Operational workflow for rapid response
Rapid response is operationally distinct because it requires:
- faster coordination
- field-ready readiness
- diagnostic clarity to avoid extended onsite downtime
The workflow:
- Fault intake and triage: customer messages received; issue categorized (fibre cut, connector issues, Wi‑Fi down, configuration instability, structured cabling port failure).
- Dispatch decision: based on expected repair steps and urgency.
- Onsite diagnosis: execute standardized checks to locate root cause.
- Repair and verification: splicing/termination/configuration support executed as per scope.

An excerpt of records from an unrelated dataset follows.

<file path="config.mk">
export PLATFORM = sky130hd
export DESIGN_NAME = result_bcd_converter
export DESIGN_NICKNAME = d
export VERILOG_FILES = /design/src/rtl/calc_pkg.sv /design/src/rtl/bcd_add3.sv /design/src/rtl/result_bcd_converter.sv
export SDC_FILE = /design/constraint.sdc
export NUM_CORES = 1
export LEC_CHECK = 0
export ABC_AREA = 1
export BUFFER_PORTS_ARGS = -buffer_cell sky130_fd_sc_hd__buf_2
export CORE_MARGIN = 2
export CORE_UTILIZATION = 40
export DETAILED_ROUTE_END_ITERATION = 12
export PLACE_DENSITY = 0.58
export SYNTH_ARGS = -nofsm -noshare
export SYNTH_HDL_FRONTEND = slang
export SYNTH_SLANG_ARGS = --single-unit
</file>
<file path="constraint.sdc">
create_clock -name clk -period 2.1 [get_ports clk]
set_input_delay 0.21 -clock clk [delete_from_list [all_inputs] [get_ports clk]]
set_output_delay 0.21 -clock clk [all_outputs]
set_load 0.01 [all_outputs]
</file>
<file path="src/rtl/calc_pkg.sv">
// Shared types and constants for the calculator result/display datapath.
package calc_pkg;

  localparam int unsigned BCD_DIGIT_W    = 4;
  localparam int unsigned ADD3_THRESH    = 5;
  localparam int unsigned DIGITS_DEFAULT = 3;

  typedef enum logic {
    StIdle,
    StShift
  } state_e;

endpackage

</file>
<file path="src/rtl/bcd_add3.sv">
// Double-dabble digit corrector: adds 3 to a BCD digit that is 5 or more, so the
// following left shift carries into the next digit instead of leaving a value above 9.
module bcd_add3
  import calc_pkg::*;
(
  input  logic [BCD_DIGIT_W-1:0] din,
  output logic [BCD_DIGIT_W-1:0] dout
);

  // Correct the digit ahead of the shift
  always_comb begin
    dout = din;
    if (din >= BCD_DIGIT_W'(ADD3_THRESH)) begin
      dout = din + BCD_DIGIT_W'(3);
    end
  end

endmodule

</file>
<file path="src/rtl/result_bcd_converter.sv">
// Sequential binary-to-BCD converter (shift-add-3), one iteration per clock.
// Optional build macro RESULT_BCD_SIGNED_EN: treat value as two's complement,
// convert the magnitude and report the sign on neg. Without it neg is tied low.
module result_bcd_converter
  import calc_pkg::*;
#(
  parameter int unsigned WIDTH  = 8,
  parameter int unsigned DIGITS = DIGITS_DEFAULT
) (
  input  logic                          clk,
  input  logic                          rst_n,
  input  logic                          start,
  input  logic [WIDTH-1:0]              value,
  output logic [BCD_DIGIT_W*DIGITS-1:0] bcd,
  output logic                          neg,
  output logic                          busy,
  output logic                          done
);

  localparam int unsigned CntW = $clog2(WIDTH + 1);
  localparam int unsigned BcdW = BCD_DIGIT_W * DIGITS;

  state_e              state_q;
  logic [WIDTH-1:0]    shreg_q;
  logic [BcdW-1:0]     scratch_q;
  logic [BcdW-1:0]     scratch_adj;
  logic [BcdW-1:0]     bcd_q;
  logic [CntW-1:0]     cnt_q;
  logic                busy_q;
  logic                done_q;
  logic [BcdW+WIDTH-1:0] shifted;
  logic [WIDTH-1:0]    load_val;
  logic                load_sign;
  logic                last_iter;

  // Per-digit correction of the scratch digits before each shift
  for (genvar g = 0; g < DIGITS; g++) begin : g_add3
    bcd_add3 u_add3 (
      .din  (scratch_q[g*BCD_DIGIT_W +: BCD_DIGIT_W]),
      .dout (scratch_adj[g*BCD_DIGIT_W +: BCD_DIGIT_W])
    );
  end

  assign shifted   = {scratch_adj, shreg_q} << 1;
  assign last_iter = (cnt_q == CntW'(WIDTH - 1));

`ifdef RESULT_BCD_SIGNED_EN
  logic sign_q;
  logic neg_q;

  // Capture operand magnitude; 0x80-style minimum converts as its unsigned magnitude
  always_comb begin
    load_sign = value[WIDTH-1];
    load_val  = load_sign ? (~value + WIDTH'(1)) : value;
  end

  // Sign latched at capture, published together with the digits
  always_ff @(posedge clk) begin
    if (!rst_n) begin
      sign_q <= 1'b0;
      neg_q  <= 1'b0;
    end else begin
      if (state_q == StIdle && start) sign_q <= load_sign;
      if (state_q == StShift && last_iter) neg_q <= sign_q;
    end
  end

  assign neg = neg_q;
`else
  // Unsigned operand: load as-is
  always_comb begin
    load_sign = 1'b0;
    load_val  = value;
  end

  assign neg = load_sign;
`endif

  // Conversion FSM and datapath registers; outputs only change on the final edge
  always_ff @(posedge clk) begin
    if (!rst_n) begin
      state_q   <= StIdle;
      shreg_q   <= '0;
      scratch_q <= '0;
      bcd_q     <= '0;
      cnt_q     <= '0;
      busy_q    <= 1'b0;
      done_q    <= 1'b0;
    end else begin
      done_q <= 1'b0;
      case (state_q)
        StIdle: begin
          if (start) begin
            shreg_q   <= load_val;
            scratch_q <= '0;
            cnt_q     <= '0;
            busy_q    <= 1'b1;
            state_q   <= StShift;
          end
        end
        StShift: begin
          scratch_q <= shifted[BcdW+WIDTH-1:WIDTH];
          shreg_q   <= shifted[WIDTH-1:0];
          if (last_iter) begin
            bcd_q   <= shifted[BcdW+WIDTH-1:WIDTH];
            done_q  <= 1'b1;
            busy_q  <= 1'b0;
            cnt_q   <= '0;
            state_q <= StIdle;
          end else begin
            cnt_q <= cnt_q + CntW'(1);
          end
        end
        default: state_q <= StIdle;
      endcase
    end
  end

  assign bcd  = bcd_q;
  assign busy = busy_q;
  assign done = done_q;

endmodule
</file>
==> results by group, run 1 <==
Clock network
  • Max clock buf depth: 2
  • Post-CTS resize count: 0
  • Clock tree root driver cell: clkbuf_8
  • Clk pin slew, worst setup/hold paths: 0.07 ns
  • Total CTS buffers: 5
  • Post-CTS Setup Bufs: 0
  • # H-tree levels: 2
  • Clk_lat worst skew: 0.29 ns
  • CTS tree: done
  • # hold bufs at CTS: 0
  • CTS Sinks: 39

Drt
  • Antenna viol nets, final: 0
  • Total Wirelength: 3490 um
  • Vias per cell: 4.90
  • Pre-antenna DRT Iters: 4
  • Wire per inst: 10.5 um
  • Vias: 1626
  • Drt drc: 0
  • Iteration-0 DRC Markers: 95

Timing
  • Highest clock rate: 0.711 GHz
  • Fin. Hold Viols: 0
  • Final min period: 1.41 ns
  • Hold WS: 0.193 ns
  • Final setup viols: 0
  • Tcrit/Tclk final: 67.0%
  • Max-slew violation count: 0
  • Post-route setup TNS: 0 ns
  • Skew final: 0.00308 ns
  • RSZ-0062 raised after global routing: false

Power and ir drop
  • VDD IR max: 0.380 mV
  • Combinational power share: 6.5%
  • Clk pwr share: 39.3%
  • Power Total: 1.41 mW
  • Net Switching: 0.321 mW
  • Pleak: 0.957 nW
  • Pwr Density: 688 mW/mm^2
  • Sequential share of power: 54.2%
  • Pint: 1.09 mW
  • Sw Share: 22.8%

GRT
  • Largest net degree at the start of global routing: 23
  • Congestion Overflow GR: 0
  • First-pass GRT wire length: 6140 um
  • Vias in the first global route: 1445
  • Initial antenna violation count: 0
  • Total track usage: 15.2%

Layout
  • Fin util: 47.3%
  • Ratio of cells with drive above 1 in the final layout: 13.2%
  • Fillers: 473
  • Area growth, synth to finish: 15.2%
  • Final Cell Area: 0.00205 mm^2
  • Nets@finish: 297
  • Ant. Diodes: 0

Setup path
  • R2R Setup Slk: 0.69 ns
  • R2R depth: 7
  • Reg2reg end: bcd[8]
  • Crit. End Element: flop
  • Critical Path Start Type: flop
  • Max incr delay on CP: 0.37 ns
  • Crit Path Class: flop to flop
  • Crit Path Max Fanout: 9
  • Req. time, crit path: 2.34 ns
  • CP Data Arrival Time: 1.65 ns
  • CP startpoint: cnt_q[0]
  • Most used cell, CP: nand2_1
  • Critical path, cell by cell: ha_1 -> nand2_1 -> nor3_2 -> nand2_1 -> inv_1 -> nand3_1 -> nand2_1
  • CP max stage cell: dfxtp_1
  • Worst R2R Start: cnt_q[0]
  • CP Capture Point: bcd[8]

Placed design
  • DP Area: 0.00195 mm^2
  • # port buffers: 24
  • Detailed placement HPWL: 2540 um
  • Final GP Congestion: 0.768

Floorplanning
  • Core Area: 0.00432 mm^2
  • Die area: 0.00499 mm^2
  • Cell Rows: 24
  • Top Ports: 26
  • Initial Utilization: 41.1%
  • Die Height: 70.6 um
  • Die X: 70.6 um

Synthesis
  • Sequential area share after synthesis: 44.0%
  • Total number of yosys warnings: 0
  • Number of distinct library cells after synthesis: 18
  • Syn Inst Count: 253
  • #FFs+latches synth: 39
  • Post-Syn Area per Cell: 7.02 um^2
  • Post-Syn Area: 0.00178 mm^2
  • Mapped Nets: 271

Status
  • Status: completed

Min path
  • Hold Crit Class: primary input to flop

Flow run
  • Max Cap Violations: 0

- Documentation: job report delivered with what was done and what tests were run.
Tools, equipment, and test readiness
CopperLink’s startup includes critical testing and repair capability. The financial model’s startup use of funds specifies:
- Vehicle deposit + initial insurance (startup): $60,000
- Workshop equipment and spares (startup): $120,000
- Fibre OTDR rental/initial purchase support + test instruments (startup): $85,000
- Laptop + licensed software + basic peripherals (startup): $35,000
- Business registration, licences, and legal setup (startup): $12,000
- Branding, signage, and website build (startup): $10,000
- Starter marketing outreach budget (Q3) (startup): $18,000
- Q3 monthly running costs (365,000 per month) x 1 month: $365,000
- Working capital buffer across months leading into consistent retainer collections: $2,000,000
This capability ensures that the business can execute fibre termination/splicing and diagnostics with credible verification instead of guesswork.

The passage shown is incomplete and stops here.